**Given records**.
○ ○ ○
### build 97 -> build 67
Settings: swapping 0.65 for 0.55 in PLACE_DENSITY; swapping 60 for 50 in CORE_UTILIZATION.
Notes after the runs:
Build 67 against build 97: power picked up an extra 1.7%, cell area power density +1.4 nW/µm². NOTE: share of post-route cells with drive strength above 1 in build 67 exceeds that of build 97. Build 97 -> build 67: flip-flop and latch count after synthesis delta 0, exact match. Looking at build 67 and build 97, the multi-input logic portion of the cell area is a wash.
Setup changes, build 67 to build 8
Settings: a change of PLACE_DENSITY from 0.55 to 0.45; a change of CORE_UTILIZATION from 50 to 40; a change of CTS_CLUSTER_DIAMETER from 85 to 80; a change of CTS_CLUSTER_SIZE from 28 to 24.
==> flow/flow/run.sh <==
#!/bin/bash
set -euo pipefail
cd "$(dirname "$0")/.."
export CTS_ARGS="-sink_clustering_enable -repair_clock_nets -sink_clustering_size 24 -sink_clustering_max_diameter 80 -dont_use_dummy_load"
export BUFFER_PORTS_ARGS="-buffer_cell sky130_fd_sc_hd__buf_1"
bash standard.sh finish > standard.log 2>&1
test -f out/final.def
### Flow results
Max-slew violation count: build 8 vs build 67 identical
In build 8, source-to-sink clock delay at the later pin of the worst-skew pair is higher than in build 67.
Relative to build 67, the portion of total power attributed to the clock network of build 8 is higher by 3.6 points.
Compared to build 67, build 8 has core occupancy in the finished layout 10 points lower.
What follows belongs to an exercise in optimizing a design on an open flow for small area, a short achievable clock period and few clock cycles per item; a production flow would make more cautious choices. The RTL was checked by simulation tests, not by an equivalence proof against the original design. Power figures rest on the tool's default switching activity, not on a simulated workload.

== red ==
// erf_smoothed_box_profile
module erf_smoothed_box_profile (
    input  logic               i_clk,
    input  logic               i_rst_n,
    input  logic               i_valid,
    output logic               o_stall,
    input  logic               i_mode,
    input  logic [4:0]         i_param_index,
    input  logic signed [31:0] i_param_value,
    input  logic [11:0]        i_point_index,
    output logic               o_valid,
    input  logic               i_stall,
    output logic [11:0]        o_point_out,
    output logic signed [47:0] o_density,
    input  logic               i_cfg_we,
    input  logic [2:0]         i_cfg_idx,
    input  logic [31:0]        i_cfg_data
);
    localparam int S_IDLE = 0;
    localparam int S_PREP = 1;
    localparam int S_BOX  = 2;
    localparam int S_J    = 3;
    localparam int S_J2   = 4;
    localparam int S_E    = 5;
    localparam int S_EX   = 6;
    localparam int S_P1   = 7;
    localparam int S_P2   = 8;
    localparam int S_P3   = 9;
    localparam int S_P4   = 10;
    localparam int S_FIN  = 11;
    localparam int NS     = 12;
    logic signed [31:0] r_scale;
    logic [15:0]        r_inv;
    logic [4:0]         r_bcnt;
    logic [15:0]        r_psp;
    logic [23:0]        r_loff;
    logic [23:0]        r_bsp;
    logic               r_cw;
    logic [2:0]         r_ci;
    logic [31:0]        r_cd;
    logic signed [31:0] r_pr [17];
    logic [4:0]         r_hp;
    logic signed [47:0] r_step  [16];
    logic signed [47:0] r_super;
    logic               r_b0v, r_b1v;
    logic               r_b0m, r_b1m;
    logic [4:0]         r_b0i, r_b1i;
    logic [31:0]        r_b0d, r_b1d;
    logic               r_stall;
    logic               r_l1v, r_l2v, r_l3v, r_l4v, r_l5v;
    logic [4:0]         r_l1i, r_l2i, r_l3i, r_l4i, r_l5i;
    logic signed [48:0] r_lr;
    logic signed [32:0] r_ma;
    logic signed [16:0] r_mb;
  ...
==> flow/config.mk <==
export PLATFORM = sky130hd
export DESIGN_NAME = erf_smoothed_box_profile
export DESIGN_NICKNAME = erf_smoothed_box_profile
export VERILOG_FILES = /design/flow/design.v
export SDC_FILE = /design/flow/constraint.sdc
export NUM_CORES = 4
export LEC_CHECK = 0
export CAP_MARGIN = 20
export CORE_MARGIN = 2
export CORE_UTILIZATION = 55
export CTS_BUF_LIST = sky130_fd_sc_hd__clkbuf_8
export SLEW_MARGIN = 20
==> flow/constraint.sdc <==
create_clock -name core_clock -period 15.0 [get_ports {i_clk}]
set_input_delay 3.0000 -clock core_clock [delete_from_list [all_inputs] [get_ports {i_clk}]]
set_output_delay 3.0000 -clock core_clock [all_outputs]
set_load 0.01 [all_outputs]
run.sh (not shown) runs the stock make flow with config.mk's settings and CLKGATE_MAP_FILE= SYNTH_SCRIPT=/design/flow/synth_recipe.tcl, a recipe that flattens the netlist after the stock synthesis.
Testbench counts of red, summed over its fixed seeds: cycles 1,255, points 512.
Context: an optimization exercise on an open-source flow, tuned for small area, a short achievable clock period and few clock cycles per item. The choices shown serve that exercise and are no tape-out recipe.
Function was checked by simulation only, so behaviour that the tests miss may differ from the original.
Power and IR drop assume default switching activity.

==> flow/design.v (excerpt) <==
module point_in_polygon_crossing_test #(
    parameter int COORD_BITS  = pip_pkg::COORD_BITS_DEFAULT,
    parameter int QUEUE_DEPTH = pip_pkg::QUEUE_DEPTH_DEFAULT
) (
    input  logic                  i_clk,
    input  logic                  i_rst_n,
    input  logic                  i_cfg_we,
    input  logic                  i_cfg_idx,
    input  logic [COORD_BITS-1:0] i_cfg_data,
    input  logic                  i_valid,
    output logic                  o_ready,
    input  logic [COORD_BITS-1:0] i_vertex_x,
    input  logic [COORD_BITS-1:0] i_vertex_y,
    input  logic                  i_last_vertex,
    output logic                  o_valid,
    input  logic                  i_ready,
    output logic                  o_inside_res
);
clock: 10.0 ns
lec_check: 0
abc_area: 1
cap_margin: 20
core_margin: 2
core_utilization: 40
setup_slack_margin: 5
slew_margin: 20
run.sh (not shown) runs the stock make flow with config.mk's settings and CLKGATE_MAP_FILE= SYNTH_SCRIPT=/design/flow/synth_recipe.tcl, a recipe that flattens the netlist after the stock synthesis.
The first run produced a clean layout.
Testbench counts at the start, summed over its fixed seeds: cycles 15,097, vertices 14,293.
From an optimization exercise on the open Yosys and OpenROAD flow, aimed at small area, a short achievable clock period and few clock cycles per item; shortcuts taken in it are not production practice. In this exercise RTL edits were held to simulation tests only and were not proved equivalent to the original.

## run a
==> flow/design.v (excerpt) <==
module rotation_matrix_to_quaternion (
    input  wire logic                         i_clk,
    input  wire logic                         i_rst_n,
    input  wire logic                         i_valid,
    output logic                              o_stall,
    input  wire logic signed [rmq_pkg::DW-1:0] i_m00,
    input  wire logic signed [rmq_pkg::DW-1:0] i_m01,
    input  wire logic signed [rmq_pkg::DW-1:0] i_m02,
    input  wire logic signed [rmq_pkg::DW-1:0] i_m10,
    input  wire logic signed [rmq_pkg::DW-1:0] i_m11,
    input  wire logic signed [rmq_pkg::DW-1:0] i_m12,
    input  wire logic signed [rmq_pkg::DW-1:0] i_m20,
    input  wire logic signed [rmq_pkg::DW-1:0] i_m21,
    input  wire logic signed [rmq_pkg::DW-1:0] i_m22,
    output logic                              o_valid,
    input  wire logic                         i_stall,
    output logic signed [rmq_pkg::DW-1:0]     o_quat_w,
    output logic signed [rmq_pkg::DW-1:0]     o_quat_x,
    output logic signed [rmq_pkg::DW-1:0]     o_quat_y,
    output logic signed [rmq_pkg::DW-1:0]     o_quat_z,
    output logic [1:0]                        o_branch_used,
    output logic                              o_div_fault
);
Size: about 12000 cells after synthesis, about 1500 flip-flops, ~220 I/O pins, ~110000 um2 of cells after synthesis.
Settings: LEC_CHECK=0, ABC_AREA=1, CAP_MARGIN=20, CORE_MARGIN=2, CORE_UTILIZATION=40, CTS_BUF_LIST=sky130_fd_sc_hd__clkbuf_8, SETUP_SLACK_MARGIN=3.0, SLEW_MARGIN=20, TNS_END_PERCENT=10; clock period 7.5 ns.
run.sh (not shown) runs the stock make flow with config.mk's settings and CLKGATE_MAP_FILE= SYNTH_SCRIPT=/design/flow/synth_recipe.tcl, a recipe that flattens the netlist after the stock synthesis.
Testbench counts of run a, summed over its fixed seeds: cycles 4,136, items 4,000.
Source: an optimization exercise on an open RTL-to-GDS flow (aim: small area and a short achievable clock period). Production flows keep margins and buffers that such runs may drop. Function was checked by simulation only, so behaviour that the tests miss may differ from the original. Power and IR drop assume default switching activity.

<file path="flow/design.v">
module ma_hold (
   input  logic q, wd, we, hold,
   output logic d
);
   assign d = (wd & we) | (q & hold);
endmodule
module ma_strobe (
   input  logic wa, pb, be,
   output logic we, hold
);
   assign hold = ~(wa & pb & be);
   assign we   = ~hold;
endmodule
module ma_oai22 (
   input  logic qi0, s0_n, qi1, s1_n,
   output logic y
);
   assign y = ~((qi0 | s0_n) & (qi1 | s1_n));
endmodule
module ma_o2111ai (
   input  logic a1, a2, b, c, d,
   output logic y
);
   assign y = ~((a1 | a2) & b & c & d);
endmodule
module ma_o221ai (
   input  logic a1, a2, b1, b2, c,
   output logic y
);
   assign y = ~((a1 | a2) & (b1 | b2) & c);
endmodule
module ma_o221a (
   input  logic a1, a2, b1, b2, c,
   output logic y
);
   assign y = (a1 | a2) & (b1 | b2) & c;
endmodule
module ma_o22a (
   input  logic a1, a2, b1, b2,
   output logic y
);
   assign y = (a1 | a2) & (b1 | b2);
endmodule
module ma_and3 (
   input  logic a, b, c,
   output logic y
);
   assign y = a & b & c;
endmodule
module ma_dec3 (
   input  logic [2:0] a,
   output logic [7:0] y
);
   always_comb for (int i = 0; i < 8; i++) y[i] = (a == i[2:0]);
endmodule
module ma_wr (
   input  logic w, r, h,
   output logic y
);
   assign y = w & ~r & ~h;
endmodule
module ma_and2 (
   input  logic a, b,
   output logic y
);
   assign y = a & b;
endmodule
module ma_be #(
   parameter int LANE = 0
) (
   input  logic [1:0] size,
   input  logic [1:0] a,
   output logic       be
);
   assign be = size[1] | (size[0] ? (a[1] == LANE[1]) : (a == LANE[1:0]));
endmodule
module ma_aoi222 (
   input  logic a0, s0, a1, s1, a2, s2,
   output logic y
);
   assign y = ~((a0 & s0) | (a1 & s1) | (a2 & s2));
endmodule
module ma_aoi22 (
   input  logic a0, s0, a1, s1,
   output logic y
);
   assign y = ~((a0 & s0) | (a1 & s1));
endmodule
module ma_nand2 (
   input  logic a, b,
   output logic y
);
   assign y = ~(a & b);
endmodule
module ma_nor2 (
   input  logic a, b,
   output logic y
);
   assign y = ~(a | b);
endmodule
module ma_nand3 (
   input  logic a, b, c,
   output logic y
);
   assign y = ~(a & b & c);
endmodule
module ma_nor3 (
   input  logic a, b, c,
   output logic y
);
   assign y = ~(a | b | c);
endmodule
module ma_nand4 (
   input  logic a, b, c, d,
   output logic y
);
   assign y = ~(a & b & c & d);
endmodule
module ma_nor4 (
   input  logic a, b, c, d,
   output logic y
);
   assign y = ~(a | b | c | d);
endmodule
module memory_access (
   input  logic        i_clk,
   input  logic        i_reset,
   input  logic        i_halt,
   input  logic        i_WB_write,
   input  logic        i_WB_mem_to_reg,
   input  logic        i_MEM_read,
   input  logic        i_MEM_write,
   input  logic        i_MEM_unsigned,
   input  logic [1:0]  i_MEM_byte_half_word,
   input  logic [4:0]  i_write_reg,
   input  logic [31:0] i_data_to_write_in_MEM,
   input  logic [31:0] i_ALU_result,
   output logic        o_WB_write,
   output logic        o_WB_mem_to_reg,
   output logic [4:0]  o_write_reg,
   output logic [31:0] o_mem_data,
   output logic [31:0] o_ALU_result
);
   logic [2047:0] mem_qi;      
   logic [2047:0] mem_d;
   logic [7:0]    addr;
   logic [5:0]    widx;
   logic [7:0]    pa [4], pb [4];   
   logic [63:0]   sel_n [4];   
   logic [7:0]    wa [4];      
   logic [3:0]    wr;          
   logic          be [4][8];   
   logic [31:0]   wd_n;        
   logic [31:0]   rd_n;        
   assign addr = i_ALU_result[7:0];
   assign widx = addr[7:2];
   always_comb begin
      wd_n = ~(i_MEM_byte_half_word == 2'b00 ? {4{i_data_to_write_in_MEM[7:0]}} :
               i_MEM_byte_half_word == 2'b01 ? {2{i_data_to_write_in_MEM[15:0]}} :
               i_data_to_write_in_MEM);
   end
   for (genvar l = 0; l < 4; l++) begin : g_dec
      ma_wr    u_wr (.w(i_MEM_write), .r(i_reset), .h(i_halt), .y(wr[l]));
      ma_dec3  u_pa (.a(widx[5:3]), .y(pa[l]));
      ma_dec3  u_pb (.a(widx[2:0]), .y(pb[l]));
      for (genvar i = 0; i < 8; i++) begin : g_wa
         ma_and2 u_wa (.a(pa[l][i]), .b(wr[l]), .y(wa[l][i]));
      end
      for (genvar w = 0; w < 64; w++) begin : g_s
         ma_nand2 u_s (.a(pa[l][w / 8]), .b(pb[l][w % 8]), .y(sel_n[l][w]));
      end
      for (genvar i = 0; i < 8; i++) begin : g_be
         ma_be #(.LANE(l)) u_be (.size(i_MEM_byte_half_word), .a(addr[1:0]), .be(be[l][i]));
      end
   end
   for (genvar w = 0; w < 64; w++) begin : g_w
      for (genvar l = 0; l < 4; l++) begin : g_l
         logic we, hold;
         ma_strobe u_st (.wa(wa[l][w / 8]), .pb(pb[l][w % 8]), .be(be[l][w / 8]), .we(we),
                         .hold(hold));
         for (genvar b = 0; b < 8; b++) begin : g_b
            ma_hold u_h (.q(mem_qi[32*w + 8*l + b]), .wd(wd_n[8*l + b]), .we(we),
                         .hold(hold), .d(mem_d[32*w + 8*l + b]));
         end
      end
   end
   always_ff @(posedge i_clk)
      mem_qi <= mem_d;
   for (genvar b = 0; b < 32; b++) begin : g_rd
      logic [31:0] t0;
      logic [15:0] t1;
      logic [7:0] t2;
      logic [3:0] t3;
      logic [1:0] t4;
      logic [0:0] t5;
      ma_oai22 u_a0 (.qi0(mem_qi[0+b]), .s0_n(sel_n[b/8][0]), .qi1(mem_qi[32+b]), .s1_n(sel_n[b/8][1]), .y(t0[0]));
      ma_oai22 u_a1 (.qi0(mem_qi[64+b]), .s0_n(sel_n[b/8][2]), .qi1(mem_qi[96+b]), .s1_n(sel_n[b/8][3]), .y(t0[1]));
      ma_oai22 u_a2 (.qi0(mem_qi[128+b]), .s0_n(sel_n[b/8][4]), .qi1(mem_qi[160+b]), .s1_n(sel_n[b/8][5]), .y(t0[2]));
      ma_oai22 u_a3 (.qi0(mem_qi[192+b]), .s0_n(sel_n[b/8][6]), .qi1(mem_qi[224+b]), .s1_n(sel_n[b/8][7]), .y(t0[3]));
      ma_oai22 u_a4 (.qi0(mem_qi[256+b]), .s0_n(sel_n[b/8][8]), .qi1(mem_qi[288+b]), .s1_n(sel_n[b/8][9]), .y(t0[4]));
      ma_oai22 u_a5 (.qi0(mem_qi[320+b]), .s0_n(sel_n[b/8][10]), .qi1(mem_qi[352+b]), .s1_n(sel_n[b/8][11]), .y(t0[5]));
      ma_oai22 u_a6 (.qi0(mem_qi[384+b]), .s0_n(sel_n[b/8][12]), .qi1(mem_qi[416+b]), .s1_n(sel_n[b/8][13]), .y(t0[6]));
      ma_oai22 u_a7 (.qi0(mem_qi[448+b]), .s0_n(sel_n[b/8][14]), .qi1(mem_qi[480+b]), .s1_n(sel_n[b/8][15]), .y(t0[7]));
      ma_oai22 u_a8 (.qi0(mem_qi[512+b]), .s0_n(sel_n[b/8][16]), .qi1(mem_qi[544+b]), .s1_n(sel_n[b/8][17]), .y(t0[8]));
      ma_oai22 u_a9 (.qi0(mem_qi[576+b]), .s0_n(sel_n[b/8][18]), .qi1(mem_qi[608+b]), .s1_n(sel_n[b/8][19]), .y(t0[9]));
      ma_oai22 u_a10 (.qi0(mem_qi[640+b]), .s0_n(sel_n[b/8][20]), .qi1(mem_qi[672+b]), .s1_n(sel_n[b/8][21]), .y(t0[10]));
      ma_oai22 u_a11 (.qi0(mem_qi[704+b]), .s0_n(sel_n[b/8][22]), .qi1(mem_qi[736+b]), .s1_n(sel_n[b/8][23]), .y(t0[11]));
      ma_oai22 u_a12 (.qi0(mem_qi[768+b]), .s0_n(sel_n[b/8][24]), .qi1(mem_qi[800+b]), .s1_n(sel_n[b/8][25]), .y(t0[12]));
      ma_oai22 u_a13 (.qi0(mem_qi[832+b]), .s0_n(sel_n[b/8][26]), .qi1(mem_qi[864+b]), .s1_n(sel_n[b/8][27]), .y(t0[13]));
      ma_oai22 u_a14 (.qi0(mem_qi[896+b]), .s0_n(sel_n[b/8][28]), .qi1(mem_qi[928+b]), .s1_n(sel_n[b/8][29]), .y(t0[14]));
      ma_oai22 u_a15 (.qi0(mem_qi[960+b]), .s0_n(sel_n[b/8][30]), .qi1(mem_qi[992+b]), .s1_n(sel_n[b/8][31]), .y(t0[15]));
      ma_oai22 u_a16 (.qi0(mem_qi[1024+b]), .s0_n(sel_n[b/8][32]), .qi1(mem_qi[1056+b]), .s1_n(sel_n[b/8][33]), .y(t0[16]));
      ma_oai22 u_a17 (.qi0(mem_qi[1088+b]), .s0_n(sel_n[b/8][34]), .qi1(mem_qi[1120+b]), .s1_n(sel_n[b/8][35]), .y(t0[17]));
      ma_oai22 u_a18 (.qi0(mem_qi[1152+b]), .s0_n(sel_n[b/8][36]), .qi1(mem_qi[1184+b]), .s1_n(sel_n[b/8][37]), .y(t0[18]));
      ma_oai22 u_a19 (.qi0(mem_qi[1216+b]), .s0_n(sel_n[b/8][38]), .qi1(mem_qi[1248+b]), .s1_n(sel_n[b/8][39]), .y(t0[19]));
      ma_oai22 u_a20 (.qi0(mem_qi[1280+b]), .s0_n(sel_n[b/8][40]), .qi1(mem_qi[1312+b]), .s1_n(sel_n[b/8][41]), .y(t0[20]));
      ma_oai22 u_a21 (.qi0(mem_qi[1344+b]), .s0_n(sel_n[b/8][42]), .qi1(mem_qi[1376+b]), .s1_n(sel_n[b/8][43]), .y(t0[21]));
      ma_oai22 u_a22 (.qi0(mem_qi[1408+b]), .s0_n(sel_n[b/8][44]), .qi1(mem_qi[1440+b]), .s1_n(sel_n[b/8][45]), .y(t0[22]));
      ma_oai22 u_a23 (.qi0(mem_qi[1472+b]), .s0_n(sel_n[b/8][46]), .qi1(mem_qi[1504+b]), .s1_n(sel_n[b/8][47]), .y(t0[23]));
      ma_oai22 u_a24 (.qi0(mem_qi[1536+b]), .s0_n(sel_n[b/8][48]), .qi1(mem_qi[1568+b]), .s1_n(sel_n[b/8][49]), .y(t0[24]));
      ma_oai22 u_a25 (.qi0(mem_qi[1600+b]), .s0_n(sel_n[b/8][50]), .qi1(mem_qi[1632+b]), .s1_n(sel_n[b/8][51]), .y(t0[25]));
      ma_oai22 u_a26 (.qi0(mem_qi[1664+b]), .s0_n(sel_n[b/8][52]), .qi1(mem_qi[1696+b]), .s1_n(sel_n[b/8][53]), .y(t0[26]));
      ma_oai22 u_a27 (.qi0(mem_qi[1728+b]), .s0_n(sel_n[b/8][54]), .qi1(mem_qi[1760+b]), .s1_n(sel_n[b/8][55]), .y(t0[27]));
      ma_oai22 u_a28 (.qi0(mem_qi[1792+b]), .s0_n(sel_n[b/8][56]), .qi1(mem_qi[1824+b]), .s1_n(sel_n[b/8][57]), .y(t0[28]));
      ma_oai22 u_a29 (.qi0(mem_qi[1856+b]), .s0_n(sel_n[b/8][58]), .qi1(mem_qi[1888+b]), .s1_n(sel_n[b/8][59]), .y(t0[29]));
      ma_oai22 u_a30 (.qi0(mem_qi[1920+b]), .s0_n(sel_n[b/8][60]), .qi1(mem_qi[1952+b]), .s1_n(sel_n[b/8][61]), .y(t0[30]));
      ma_oai22 u_a31 (.qi0(mem_qi[1984+b]), .s0_n(sel_n[b/8][62]), .qi1(mem_qi[2016+b]), .s1_n(sel_n[b/8][63]), .y(t0[31]));
      ma_nor2 u_l1_0 (.a(t0[0]), .b(t0[1]), .y(t1[0]));
      ma_nor2 u_l1_1 (.a(t0[2]), .b(t0[3]), .y(t1[1]));
      ma_nor2 u_l1_2 (.a(t0[4]), .b(t0[5]), .y(t1[2]));
      ma_nor2 u_l1_3 (.a(t0[6]), .b(t0[7]), .y(t1[3]));
      ma_nor2 u_l1_4 (.a(t0[8]), .b(t0[9]), .y(t1[4]));
      ma_nor2 u_l1_5 (.a(t0[10]), .b(t0[11]), .y(t1[5]));
      ma_nor2 u_l1_6 (.a(t0[12]), .b(t0[13]), .y(t1[6]));
      ma_nor2 u_l1_7 (.a(t0[14]), .b(t0[15]), .y(t1[7]));
      ma_nor2 u_l1_8 (.a(t0[16]), .b(t0[17]), .y(t1[8]));
      ma_nor2 u_l1_9 (.a(t0[18]), .b(t0[19]), .y(t1[9]));
      ma_nor2 u_l1_10 (.a(t0[20]), .b(t0[21]), .y(t1[10]));
      ma_nor2 u_l1_11 (.a(t0[22]), .b(t0[23]), .y(t1[11]));
      ma_nor2 u_l1_12 (.a(t0[24]), .b(t0[25]), .y(t1[12]));
      ma_nor2 u_l1_13 (.a(t0[26]), .b(t0[27]), .y(t1[13]));
      ma_nor2 u_l1_14 (.a(t0[28]), .b(t0[29]), .y(t1[14]));
      ma_nor2 u_l1_15 (.a(t0[30]), .b(t0[31]), .y(t1[15]));
      ma_nand2 u_l2_0 (.a(t1[0]), .b(t1[1]), .y(t2[0]));
      ma_nand2 u_l2_1 (.a(t1[2]), .b(t1[3]), .y(t2[1]));
      ma_nand2 u_l2_2 (.a(t1[4]), .b(t1[5]), .y(t2[2]));
      ma_nand2 u_l2_3 (.a(t1[6]), .b(t1[7]), .y(t2[3]));
      ma_nand2 u_l2_4 (.a(t1[8]), .b(t1[9]), .y(t2[4]));
      ma_nand2 u_l2_5 (.a(t1[10]), .b(t1[11]), .y(t2[5]));
      ma_nand2 u_l2_6 (.a(t1[12]), .b(t1[13]), .y(t2[6]));
      ma_nand2 u_l2_7 (.a(t1[14]), .b(t1[15]), .y(t2[7]));
      ma_nor2 u_l3_0 (.a(t2[0]), .b(t2[1]), .y(t3[0]));
      ma_nor2 u_l3_1 (.a(t2[2]), .b(t2[3]), .y(t3[1]));
      ma_nor2 u_l3_2 (.a(t2[4]), .b(t2[5]), .y(t3[2]));
      ma_nor2 u_l3_3 (.a(t2[6]), .b(t2[7]), .y(t3[3]));
      ma_nand2 u_l4_0 (.a(t3[0]), .b(t3[1]), .y(t4[0]));
      ma_nand2 u_l4_1 (.a(t3[2]), .b(t3[3]), .y(t4[1]));
      ma_nor2 u_l5_0 (.a(t4[0]), .b(t4[1]), .y(t5[0]));
      assign rd_n[b] = t5[0];
   end
   logic en, hld, rd_en, sx, isb, ish, isw;
   logic [3:0] a_oh;
   logic [3:0] Ls_n;        
   logic       M0_n, M2_n;  
   logic       W_n;         
   logic [3:0] F_n, E_n;    
   logic [1:0] f01_n, f23_n;
   logic [3:0] e01_n, e23_n;
   logic [31:0] md_d;
   logic [38:0] oth_q, oth_d, oth_in;
   always_comb begin
      en    = ~i_reset & ~i_halt;
      hld   = ~i_reset & i_halt;
      rd_en = en & i_MEM_read;
      sx    = ~i_MEM_unsigned;
      isb   = i_MEM_byte_half_word == 2'b00;
      ish   = i_MEM_byte_half_word == 2'b01;
      isw   = i_MEM_byte_half_word[1];
      for (int k = 0; k < 4; k++) a_oh[k] = (addr[1:0] == k[1:0]);
      Ls_n[0] = ~(rd_en & (isw | (ish & ~addr[1]) | (isb & a_oh[0])));
      Ls_n[1] = ~(rd_en & isb & a_oh[1]);
      Ls_n[2] = ~(rd_en & ((ish & addr[1]) | (isb & a_oh[2])));
      Ls_n[3] = ~(rd_en & isb & a_oh[3]);
      M0_n    = ~(rd_en & (isw | (ish & ~addr[1])));
      M2_n    = ~(rd_en & ish & addr[1]);
      W_n     = ~(rd_en & isw);
      for (int k = 0; k < 4; k++) begin
         F_n[k] = ~(rd_en & sx & isb & a_oh[k]);
         E_n[k] = ~(rd_en & sx & ((isb & a_oh[k]) | (ish & (k == 1 ? ~addr[1] : k == 3 ? addr[1] : 1'b0))));
      end
   end
   for (genvar c = 0; c < 2; c++) begin : g_f
      ma_o22a u_f01 (.a1(rd_n[7]), .a2(F_n[0]), .b1(rd_n[15]), .b2(F_n[1]), .y(f01_n[c]));
      ma_o22a u_f23 (.a1(rd_n[23]), .a2(F_n[2]), .b1(rd_n[31]), .b2(F_n[3]), .y(f23_n[c]));
   end
   for (genvar c = 0; c < 4; c++) begin : g_e
      ma_o22a u_e01 (.a1(rd_n[7]), .a2(E_n[0]), .b1(rd_n[15]), .b2(E_n[1]), .y(e01_n[c]));
      ma_o22a u_e23 (.a1(rd_n[23]), .a2(E_n[2]), .b1(rd_n[31]), .b2(E_n[3]), .y(e23_n[c]));
   end
   for (genvar b = 0; b < 8; b++) begin : g_o0
      logic qh_n, x0, x1;
      ma_nand2 u_h (.a(o_mem_data[b]), .b(hld), .y(qh_n));
      ma_o22a u_x0 (.a1(rd_n[b]), .a2(Ls_n[0]), .b1(rd_n[8+b]), .b2(Ls_n[1]), .y(x0));
      ma_o22a u_x1 (.a1(rd_n[16+b]), .a2(Ls_n[2]), .b1(rd_n[24+b]), .b2(Ls_n[3]), .y(x1));
      ma_nand3 u_o (.a(x0), .b(x1), .c(qh_n), .y(md_d[b]));
   end
   for (genvar b = 8; b < 16; b++) begin : g_o1
      logic qh_n, x;
      ma_nand2 u_h (.a(o_mem_data[b]), .b(hld), .y(qh_n));
      ma_o22a u_x (.a1(rd_n[b]), .a2(M0_n), .b1(rd_n[16+b]), .b2(M2_n), .y(x));
      ma_nand4 u_o (.a(x), .b(f01_n[b / 12]), .c(f23_n[b / 12]), .d(qh_n), .y(md_d[b]));
   end
   for (genvar b = 16; b < 32; b++) begin : g_o2
      logic qh_n;
      ma_nand2 u_h (.a(o_mem_data[b]), .b(hld), .y(qh_n));
      ma_o2111ai u_o (.a1(rd_n[b]), .a2(W_n), .b(e01_n[(b - 16) / 4]), .c(e23_n[(b - 16) / 4]),
                      .d(qh_n), .y(md_d[b]));
   end
   assign oth_in = {i_WB_write, i_WB_mem_to_reg, i_write_reg, i_ALU_result};
   assign {o_WB_write, o_WB_mem_to_reg, o_write_reg, o_ALU_result} = oth_q;
   for (genvar b = 0; b < 39; b++) begin : g_oth
      ma_hold u_h (.q(oth_q[b]), .wd(oth_in[b]), .we(en), .hold(hld), .d(oth_d[b]));
   end
   always_ff @(posedge i_clk) begin
      o_mem_data <= md_d;
      oth_q      <= oth_d;
   end
endmodule
</file>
○ ○ ○
Where the listing above reaches the line that contains "ma_strobe u_st (.wa(wa[l][w", start retyping, and finish with the line that contains "mem_qi <= mem_d;"; reproduce those lines exactly and no others.

         ma_strobe u_st (.wa(wa[l][w / 8]), .pb(pb[l][w % 8]), .be(be[l][w / 8]), .we(we),
                         .hold(hold));
         for (genvar b = 0; b < 8; b++) begin : g_b
            ma_hold u_h (.q(mem_qi[32*w + 8*l + b]), .wd(wd_n[8*l + b]), .we(we),
                         .hold(hold), .d(mem_d[32*w + 8*l + b]));
         end
      end
   end
   always_ff @(posedge i_clk)
      mem_qi <= mem_d;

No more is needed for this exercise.